At the end of last year, I had a sinking feeling that the following year, this year, would be the worst school year teachers had ever seen. At the time, I couldn’t put my finger on it. I thought, perhaps, that the third school year dealing with a pandemic would be a challenge due to fatigue. It was evident our third school year would be a continuation of social distancing, masks, and a general sense of not knowing what was coming next or when we will see the light at the end of the tunnel. Often, it feels like there is a light. The world catches a glimpse before we are enveloped in darkness. Over and over again.
Just when we think we have the right vaccines or the right medication, innumerable uncertainties abound. People have concerns about the efficacy of vaccines and medications, the speed with which these things were developed, and for many people, previous experiences with doctors and scientists have left them fearful of these vaccines. We have people who have made their own choices about what to believe, for many other reasons. People are frustrated. Without significant vaccination rates, we face continued mutations and forms of the virus that will get past our immune systems — particularly the protection vaccines initially offered to those who participated. And we still know so little about a virus that has caused so much harm. Millions of people around the world have lost loved ones and suffered from the virus, and its lasting effects physically, emotionally, and financially.

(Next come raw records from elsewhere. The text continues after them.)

## src/rtl/mic1_mem_pkg.sv

```systemverilog
// Shared types for the MIC-1 memory controller: FSM states, word-op
// encoding and byte-lane selectors.
package mic1_mem_pkg;

    typedef enum logic [1:0] {
        IDLE,
        WORD,
        FETCH
    } state_e;

    typedef enum logic [1:0] {
        NONE,
        READ,
        WRITE
    } word_op_e;

    localparam logic [1:0] LANE_0 = 2'd0;
    localparam logic [1:0] LANE_1 = 2'd1;
    localparam logic [1:0] LANE_2 = 2'd2;
    localparam logic [1:0] LANE_3 = 2'd3;

endpackage

```

## src/rtl/mic1_mem_if.sv

```systemverilog
// Handshaked backing-memory port; the controller is the master.
interface mic1_mem_if #(
    parameter int ADDR_W = 16
) ();

    logic              mem_req;
    logic              mem_we;
    logic [ADDR_W-1:0] mem_addr;
    logic [31:0]       mem_wdata;
    logic              mem_ack;
    logic [31:0]       mem_rdata;

    modport master (
        output mem_req, mem_we, mem_addr, mem_wdata,
        input  mem_ack, mem_rdata
    );

    modport slave (
        input  mem_req, mem_we, mem_addr, mem_wdata,
        output mem_ack, mem_rdata
    );

endinterface

```

## src/rtl/mic1_byte_lane.sv

```systemverilog
// Picks one little-endian byte out of a 32-bit word and zero-extends it.
module mic1_byte_lane
    import mic1_mem_pkg::*;
(
    input  logic [31:0] data_word,
    input  logic [1:0]  lane_sel,
    output logic [31:0] lane_data
);

    always_comb begin
        lane_data = '0;
        case (lane_sel)
            LANE_0:  lane_data[7:0] = data_word[7:0];
            LANE_1:  lane_data[7:0] = data_word[15:8];
            LANE_2:  lane_data[7:0] = data_word[23:16];
            LANE_3:  lane_data[7:0] = data_word[31:24];
            default: lane_data = '0;
        endcase
    end

endmodule

```

## src/rtl/mic1_mem_ctrl.sv

```systemverilog
// MIC-1 memory responder: serialises word read/write and byte fetch requests
// onto one backing port; the word access always goes before a paired fetch.
module mic1_mem_ctrl
    import mic1_mem_pkg::*;
#(
    parameter int ADDR_W = 16
) (
    input  logic        clock,
    input  logic        reset_n,
    input  logic        rd_req,
    input  logic        wr_req,
    input  logic        fetch_req,
    input  logic [31:0] MAR,
    input  logic [31:0] MDR,
    input  logic [31:0] PC,
    output logic [31:0] RAM_data,
    output logic [31:0] ROM_data,
    output logic        rd_valid,
    output logic        fetch_valid,
    output logic        busy,
    mic1_mem_if.master  mem
);

    state_e            state, state_n;
    word_op_e          word_op, word_op_n;
    logic              fetch_pend, fetch_pend_n;
    logic [ADDR_W-1:0] mar_q, mar_n;
    logic [31:0]       mdr_q, mdr_n;
    logic [ADDR_W+1:0] pc_q, pc_n;
    logic [31:0]       ram_n, rom_n;
    logic              rd_valid_n, fetch_valid_n;
    logic [31:0]       lane_data;

    logic unused_addr_bits;
    assign unused_addr_bits = ^{MAR[31:ADDR_W], PC[31:ADDR_W+2]};

    mic1_byte_lane u_byte_lane (
        .data_word (mem.mem_rdata),
        .lane_sel  (pc_q[1:0]),
        .lane_data (lane_data)
    );

    // busy comes straight from the state register, so requests never reach it combinationally
    assign busy = (state != IDLE);

    always_ff @(posedge clock or negedge reset_n) begin
        if (!reset_n) begin
            state       <= IDLE;
            word_op     <= NONE;
            fetch_pend  <= 1'b0;
            mar_q       <= '0;
            mdr_q       <= '0;
            pc_q        <= '0;
            RAM_data    <= '0;
            ROM_data    <= '0;
            rd_valid    <= 1'b0;
            fetch_valid <= 1'b0;
        end else begin
            state       <= state_n;
            word_op     <= word_op_n;
            fetch_pend  <= fetch_pend_n;
            mar_q       <= mar_n;
            mdr_q       <= mdr_n;
            pc_q        <= pc_n;
            RAM_data    <= ram_n;
            ROM_data    <= rom_n;
            rd_valid    <= rd_valid_n;
            fetch_valid <= fetch_valid_n;
        end
    end

    always_comb begin
        state_n       = state;
        word_op_n     = word_op;
        fetch_pend_n  = fetch_pend;
        mar_n         = mar_q;
        mdr_n         = mdr_q;
        pc_n          = pc_q;
        ram_n         = RAM_data;
        rom_n         = ROM_data;
        rd_valid_n    = 1'b0;
        fetch_valid_n = 1'b0;
        mem.mem_req   = 1'b0;
        mem.mem_we    = 1'b0;
        mem.mem_addr  = mar_q;
        mem.mem_wdata = mdr_q;

        case (state)
            IDLE: begin
                mar_n        = MAR[ADDR_W-1:0];
                mdr_n        = MDR;
                pc_n         = PC[ADDR_W+1:0];
                fetch_pend_n = fetch_req;
                // a simultaneous read and write collapses to the write
                if (wr_req) begin
                    word_op_n = WRITE;
                end else if (rd_req) begin
                    word_op_n = READ;
                end else begin
                    word_op_n = NONE;
                end
                if (wr_req || rd_req) begin
                    state_n = WORD;
                end else if (fetch_req) begin
                    state_n = FETCH;
                end
            end
            WORD: begin
                mem.mem_req = 1'b1;
                mem.mem_we  = (word_op == WRITE);
                if (mem.mem_ack) begin
                    if (word_op == READ) begin
                        ram_n      = mem.mem_rdata;
                        rd_valid_n = 1'b1;
                    end
                    word_op_n = NONE;
                    state_n   = fetch_pend ? FETCH : IDLE;
                end
            end
            FETCH: begin
                mem.mem_req  = 1'b1;
                mem.mem_addr = pc_q[ADDR_W+1:2];
                if (mem.mem_ack) begin
                    rom_n         = lane_data;
                    fetch_valid_n = 1'b1;
                    fetch_pend_n  = 1'b0;
                    state_n       = IDLE;
                end
            end
            default: state_n = IDLE;
        endcase
    end

endmodule

```

## src/flat_wrapper.sv

```systemverilog
// flat-port wrapper written by rule: the top's interface ports become plain ports
module mic1_mem_ctrl_flat import mic1_mem_pkg::*;
#(
    parameter int ADDR_W = 16
)
  (clock, reset_n, rd_req, wr_req, fetch_req, MAR, MDR, PC, RAM_data, ROM_data, rd_valid, fetch_valid, busy, mem_mem_req, mem_mem_we, mem_mem_addr, mem_mem_wdata, mem_mem_ack, mem_mem_rdata);
  mic1_mem_if #(.ADDR_W(ADDR_W)) mem_i ();
  input  logic clock;
  input  logic reset_n;
  input  logic rd_req;
  input  logic wr_req;
  input  logic fetch_req;
  input  logic [31:0] MAR;
  input  logic [31:0] MDR;
  input  logic [31:0] PC;
  output logic [31:0] RAM_data;
  output logic [31:0] ROM_data;
  output logic rd_valid;
  output logic fetch_valid;
  output logic busy;
  output wire logic [$bits(mem_i.mem_req)-1:0] mem_mem_req;
  output wire logic [$bits(mem_i.mem_we)-1:0] mem_mem_we;
  output wire logic [$bits(mem_i.mem_addr)-1:0] mem_mem_addr;
  output wire logic [$bits(mem_i.mem_wdata)-1:0] mem_mem_wdata;
  input wire logic [$bits(mem_i.mem_ack)-1:0] mem_mem_ack;
  input wire logic [$bits(mem_i.mem_rdata)-1:0] mem_mem_rdata;
  assign mem_mem_req = mem_i.mem_req;
  assign mem_mem_we = mem_i.mem_we;
  assign mem_mem_addr = mem_i.mem_addr;
  assign mem_mem_wdata = mem_i.mem_wdata;
  assign mem_i.mem_ack = mem_mem_ack;
  assign mem_i.mem_rdata = mem_mem_rdata;
  mic1_mem_ctrl #(.ADDR_W(ADDR_W)) u_core (.clock(clock), .reset_n(reset_n), .rd_req(rd_req), .wr_req(wr_req), .fetch_req(fetch_req), .MAR(MAR), .MDR(MDR), .PC(PC), .RAM_data(RAM_data), .ROM_data(ROM_data), .rd_valid(rd_valid), .fetch_valid(fetch_valid), .busy(busy), .mem(mem_i));
endmodule
```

So where do teachers fit into all of this? Why is this year so hard? To start, it is the nature of our work to be empathetic to our students and their families. And what this means for teachers is that the amount of pain and suffering we have seen and felt is significant in our students’ lives and in our own lives, much like those in the medical profession have experienced.
But what I realized today, is why exactly this year it is excruciatingly hard to be a teacher. It is the third year in a row we have had to completely redo, undo and reinvent everything we know about teaching. The first year we closed. Most had never taught this way before. We worked, from early in the morning until late at night for the last four months of school in 2020 trying everything we could to take what we knew worked in a classroom and reconstruct it in a virtual space. At the same time, many of us, like many parents at home who were not teachers, had to not only reinvent teaching but do so while caring for our own children in our homes. It was exhausting. But we did it. Everyone did.

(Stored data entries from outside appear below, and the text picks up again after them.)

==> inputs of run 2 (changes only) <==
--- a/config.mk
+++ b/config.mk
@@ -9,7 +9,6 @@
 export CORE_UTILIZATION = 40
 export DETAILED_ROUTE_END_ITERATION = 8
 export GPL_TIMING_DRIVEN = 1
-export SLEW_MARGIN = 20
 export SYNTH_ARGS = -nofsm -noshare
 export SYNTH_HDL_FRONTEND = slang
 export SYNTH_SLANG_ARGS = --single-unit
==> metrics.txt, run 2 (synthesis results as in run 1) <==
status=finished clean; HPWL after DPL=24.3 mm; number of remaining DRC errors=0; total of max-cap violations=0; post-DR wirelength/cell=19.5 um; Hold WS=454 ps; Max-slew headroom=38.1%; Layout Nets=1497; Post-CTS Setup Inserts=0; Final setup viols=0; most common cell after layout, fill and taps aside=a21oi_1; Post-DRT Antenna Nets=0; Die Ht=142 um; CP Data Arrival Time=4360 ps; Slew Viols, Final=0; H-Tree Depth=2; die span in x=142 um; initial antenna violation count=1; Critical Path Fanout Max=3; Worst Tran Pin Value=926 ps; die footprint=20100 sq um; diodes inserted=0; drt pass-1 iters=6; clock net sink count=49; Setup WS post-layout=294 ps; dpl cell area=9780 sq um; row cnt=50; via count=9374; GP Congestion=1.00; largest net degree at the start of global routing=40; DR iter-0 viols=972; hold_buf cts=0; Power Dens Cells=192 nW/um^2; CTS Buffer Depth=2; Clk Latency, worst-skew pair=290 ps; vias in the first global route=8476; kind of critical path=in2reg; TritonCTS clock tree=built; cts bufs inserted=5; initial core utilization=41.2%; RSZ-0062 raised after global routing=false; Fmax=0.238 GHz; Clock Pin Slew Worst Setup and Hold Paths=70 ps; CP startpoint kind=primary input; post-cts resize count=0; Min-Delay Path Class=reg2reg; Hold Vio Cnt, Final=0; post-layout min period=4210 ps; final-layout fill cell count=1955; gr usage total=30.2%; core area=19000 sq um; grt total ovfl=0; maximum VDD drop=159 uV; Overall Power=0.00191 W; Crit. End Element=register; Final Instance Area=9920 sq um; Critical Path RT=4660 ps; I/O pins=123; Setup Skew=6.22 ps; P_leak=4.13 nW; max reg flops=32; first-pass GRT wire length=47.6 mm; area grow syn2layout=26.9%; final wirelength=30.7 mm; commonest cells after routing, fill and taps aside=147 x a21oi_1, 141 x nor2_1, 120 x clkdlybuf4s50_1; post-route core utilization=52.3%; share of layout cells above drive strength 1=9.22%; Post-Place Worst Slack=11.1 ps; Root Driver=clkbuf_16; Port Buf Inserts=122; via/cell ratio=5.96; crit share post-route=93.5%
`config.mk`:
```
export PLATFORM = sky130hd
export DESIGN_NAME = byte_serial_add_seq
export DESIGN_NICKNAME = d
export VERILOG_FILES = /design/src/rtl/byte_serial_add_seq.sv
export SDC_FILE = /design/constraint.sdc
export NUM_CORES = 1
export LEC_CHECK = 0
export CORE_AREA = 5 5 163 102
export CTS_CLUSTER_SIZE = 14
export DETAILED_ROUTE_END_ITERATION = 10
export DIE_AREA = 0 0 168 107
export PLACE_DENSITY = 0.68
export SKIP_CTS_REPAIR_TIMING = 1
export SYNTH_ARGS = -nofsm -noshare
export SYNTH_HDL_FRONTEND = slang
export SYNTH_SLANG_ARGS = --single-unit
```
`constraint.sdc`:
```
create_clock -name clk -period 7.4 [get_ports clk]
set_clock_uncertainty 0.2 [all_clocks]
set_input_delay 1.48 -clock clk [delete_from_list [all_inputs] [get_ports clk]]
set_output_delay 1.48 -clock clk [all_outputs]
set_load 0.01 [all_outputs]
```
`src/rtl/byte_serial_add_seq.sv`:
```
// Byte-serial modular adder: adds two NB-byte operands LSB byte first through a
// single 8-bit slice, with an optional running accumulator used as operand B.
module byte_serial_add_seq #(
  parameter int NB = 4,
  localparam int W = 8 * NB
) (
  input  logic         clk,
  input  logic         rst_n,
  input  logic         in_valid,
  output logic         in_ready,
  input  logic [W-1:0] op_a,
  input  logic [W-1:0] op_b,
  input  logic         acc_en,
  input  logic         acc_clr,
  output logic         out_valid,
  input  logic         out_ready,
  output logic [W-1:0] result,
  output logic         carry_out,
  output logic         busy
);

  localparam int CW = $clog2(NB);

  typedef enum logic [1:0] {
    IDLE = 2'd0,
    ADD  = 2'd1,
    DONE = 2'd2
  } state_t;

  state_t         state_q, state_nxt;
  logic [W-1:0]   a_q, b_q, acc_q, result_q, result_nxt;
  logic [CW-1:0]  cnt_q;
  logic           carry_q, carry_out_q, acc_en_q;
  logic [7:0]     a_byte, b_byte;
  logic [8:0]     byte_sum;
  logic           last_byte, accept;

  // Handshakes: a transfer happens on a rising edge where valid and ready are
  // both high; in_ready depends only on state, so there is no input-to-output path.
  assign in_ready  = (state_q == IDLE);
  assign out_valid = (state_q == DONE);
  assign busy      = (state_q != IDLE);
  assign accept    = in_valid && in_ready;
  assign result    = result_q;
  assign carry_out = carry_out_q;

  always_comb begin
    a_byte     = a_q[{cnt_q, 3'b000} +: 8];
    b_byte     = b_q[{cnt_q, 3'b000} +: 8];
    byte_sum   = {1'b0, a_byte} + {1'b0, b_byte} + {8'b0, carry_q};
    last_byte  = (cnt_q == CW'(NB - 1));
    result_nxt = result_q;
    result_nxt[{cnt_q, 3'b000} +: 8] = byte_sum[7:0];
  end

  always_ff @(posedge clk or negedge rst_n) begin
    if (!rst_n) state_q <= IDLE;
    else        state_q <= state_nxt;
  end

  always_comb begin
    state_nxt = state_q;
    case (state_q)
      IDLE:    if (accept) state_nxt = ADD;
      ADD:     if (last_byte) state_nxt = DONE;
      DONE:    if (out_ready) state_nxt = IDLE;
      default: state_nxt = IDLE;
    endcase
  end

  always_ff @(posedge clk or negedge rst_n) begin
    if (!rst_n) begin
      a_q         <= '0;
      b_q         <= '0;
      acc_q       <= '0;
      result_q    <= '0;
      cnt_q       <= '0;
      carry_q     <= 1'b0;
      carry_out_q <= 1'b0;
      acc_en_q    <= 1'b0;
    end else begin
      if (state_q == IDLE) begin
        if (acc_clr) acc_q <= '0;
        if (accept) begin
          a_q      <= op_a;
          // A clear on the accepting edge must also zero the B operand it feeds.
          b_q      <= acc_en ? (acc_clr ? '0 : acc_q) : op_b;
          acc_en_q <= acc_en;
          carry_q  <= 1'b0;
          cnt_q    <= '0;
        end
      end
      if (state_q == ADD) begin
        result_q <= result_nxt;
        carry_q  <= byte_sum[8];
        cnt_q    <= last_byte ? '0 : cnt_q + CW'(1);
        if (last_byte) begin
          carry_out_q <= byte_sum[8];
          if (acc_en_q) acc_q <= result_nxt;
        end
      end
    end
  end

endmodule

```
### Word level (Yosys, flattened, before mapping)

Index checks and enable logic that the tools add are counted.

| storage, ports and cells | value |
|---|---|
| register bits | 135 |
| latch bits | 0 |
| memory bits (writable) | 0 |
| memory bits (read-only) | 0 |
| input port bits | 70 |
| output and inout port bits | 36 |
| memories kept | 0 |

| cells by class | value |
|---|---|
| $add $sub $neg | 4 |
| multipliers | 0 |
| div/mod/pow operators | 0 |
| magnitude comparators | 0 |
| eq/ne operators | 6 |
| shifts and indexed selects | 4 |
| muxes and demuxes | 18 |
| bitwise gates (word level) | 0 |
| reduce and logical (&&, ||, !) cells | 9 |

Operators with widths:

| kind | count |
|---|---|
| $mux 32 | 6 |
| $shiftx 32x6->8 | 2 |
| $bwmux 32 | 1 |
| $shift 8x7->32 const A | 1 |
| $shiftx 8x7->32 | 1 |
| $mux 2 | 7 |
| $add 8x8->9 | 1 |
| $add 9x1->9 | 1 |
| $neg 5->7 | 1 |
| $pmux 2 s3 | 1 |
| $reduce_and 2->1 | 3 |
| $reduce_bool 2->1 | 3 |
| $eq 2x2->1 const B | 2 |
| $ne 2x1->1 const B | 2 |
| $mux 1 | 3 |
| $reduce_and 3->1 | 1 |
| $add 2x1->2 const B | 1 |
| $eq 2x1->1 const B | 1 |
| $logic_not 2->1 | 1 |
| $ne 2x2->1 const B | 1 |
| $logic_and 1x1->1 | 1 |

### Depth between registers and ports, before layout

| depth | value |
|---|---|
| depth in word-level cells | 8 |
| gate-level depth with buffers | 10 |
| mapped depth without buffers | 9 |

### Worst setup path after synthesis

Ideal clock, no wire load.

| timing | value |
|---|---|
| path type | reg2reg |
| start point | register cnt_q[0] |
| end point | register result_q[14], in the netlist result[14] |
| library setup time | 0.121 ns |
| arrival time | 2.641 ns |
| data required time | 7.079 ns |
| path slack | 4.438 ns |
| stages on the path, launching flop included | 11 |
| clock period less this slack | 2.962 ns |
| cells stage by stage | dfrtp_1 > buf_6 > mux4_2 > fa_1 > inv_1 > fa_1 > nand2b_1 > a21oi_2 > a211oi_4 > xnor2_1 > a22o_1 |

| on the way | value |
|---|---|
| word-level cells in the longest chain between the ends | 5 |
| elaborated cells between the ends (all ways) | 8 |

Ends and longest elaborated chain:

| what | RTL line | source |
|---|---|---|
| from (decl) | 32 | `logic [CW-1:0] cnt_q;` |
| from (signal assigned) | 96 | `cnt_q <= last_byte ? '0 : cnt_q + CW'(1);` |
| $shiftx 32x6->8, on equally long branches | 48, 49 |  |
| $add 8x8->9 | 50 | `byte_sum = {1'b0, a_byte} + {1'b0, b_byte} + {8'b0, carry_q};` |
| $add 9x1->9 | 50 |  |
| $shiftx 8x7->32 | 53 | `result_nxt[{cnt_q, 3'b000} +: 8] = byte_sum[7:0];` |
| $bwmux 32 * | 53 |  |
| to (signal assigned) | 94 | `result_q <= result_nxt;` |
| to (decl) | 31 | `logic [W-1:0] a_q, b_q, acc_q, result_q, result_nxt;` |

Every way passes the cells marked *; elsewhere a longest branch is shown, timed or not.
A chain may end at the register's enable or synchronous reset.

### Worst setup path after layout

| timing | value |
|---|---|
| start point | register cnt_q[1] |
| end point | register result_q[6], in the netlist result[6] |

The elaborated chain is that of the path after synthesis.
File: src/rtl/hazard_slot.sv
// hazard_slot: one shadow pipeline slot. Loads the upstream slot each clock,
// decrementing Tnew with saturation, or loads a bubble when told to.
module hazard_slot
  import hazard_pkg::*;
(
  input  logic  clk,
  input  logic  reset,
  input  logic  i_bubble,
  input  slot_t i_slot,
  output slot_t o_slot
);

  slot_t r_slot;
  slot_t w_next;

  // Next slot contents: bubble clears everything, otherwise age the upstream entry
  always_comb begin
    w_next = '0;
    if (!i_bubble) begin
      w_next      = i_slot;
      w_next.Tnew = sat_dec(i_slot.Tnew);
    end
  end

  // Slot register with synchronous clear
  always_ff @(posedge clk) begin
    if (reset) begin
      r_slot <= '0;
    end else begin
      r_slot <= w_next;
    end
  end

  assign o_slot = r_slot;

endmodule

The second school year, last year, was different. Many of us, like myself, returned to the classroom in September, desperate to just be in a classroom with children. I did not care what I had to do to be there in person with those kids. I told them every day we had to be grateful for each day we got to be together in person. It was a challenging year having to learn new subjects to teach, and figure out how to teach while keeping students six feet apart from one another. Again, I had to completely relearn how I taught in a classroom.
My tables were gone.
My books were gone.
My bean bag chairs were gone.
My small areas for kids to work were all gone.
I had to learn how to teach reading without books. And not only how to teach science, but how to conduct science experiments outside where we try to spend as much time as possible. I had to learn to teach outside. I had to learn how to teach students to work outside. In sheer desperation to be in school with students, we did whatever we had to do to be there.
This brings me to our third school year contending with a pandemic. Rather than six feet apart, students are three feet apart. Half of the class at a time gets a fourteen-minute mask break every forty-two minutes. When kids work in groups, we have to figure out how to manage mask breaks. Students don’t know how to work in a group, because it’s been so long since they’ve done this. They are sad, angry, and sometimes destructive because they don’t know what to do with their feelings. We have to manage what they do on their chrome books. Make sure their masks are on when they are not on a mask break. Check the list of students who aren’t supposed to be in school and make sure they are not in our classroom. Monitor who needs virtual instruction while we are teaching in the classroom and devise ways to teach students in the classroom and at home at the same time. We have to contend with students who get so upset when they don’t feel well because they are afraid that the nurse will send them home and they will need a Covid test to return to school. We have to make sure students are not on other personal devices like phones and doing inappropriate things online during our classes. And we have to figure out again what kind of instruction is most effective given these parameters.
And here is where we are breaking. We have done this. We completely re-created ourselves as teachers in the first year of the pandemic to adapt to moving our classrooms online. We transformed yet again to allow us to be back in our classrooms while keeping everyone safe. This year it continues, with social distancing, masking, synchronous learning with students in school and at home. We have adapted, changed, bent over backward, and turned ourselves inside out to do whatever we had to do to meet our students’ needs.
But the system within which we work is static. It is inflexible and immutable. As we have done everything possible to meet our students’ needs, no one has looked at what we have needed in order to do. The system has marched on, seeking reading benchmarks for students, the creation of midterm exams, or the implementation of state assessments and teacher evaluations. How we are measured, what we are expected to do, has not changed a single bit since before the pandemic. Even as an infinite amount of responsibilities have been added to our workload. We continue to be evaluated by a system researchers deemed a failure. This inflexible thinking goes against all that we know about human behavior.
We cannot continue to ask teachers to rewrite their entire profession while the system within which it exists remains static, relying upon methods that have proven to be failures. Teachers will continue to bend until they break.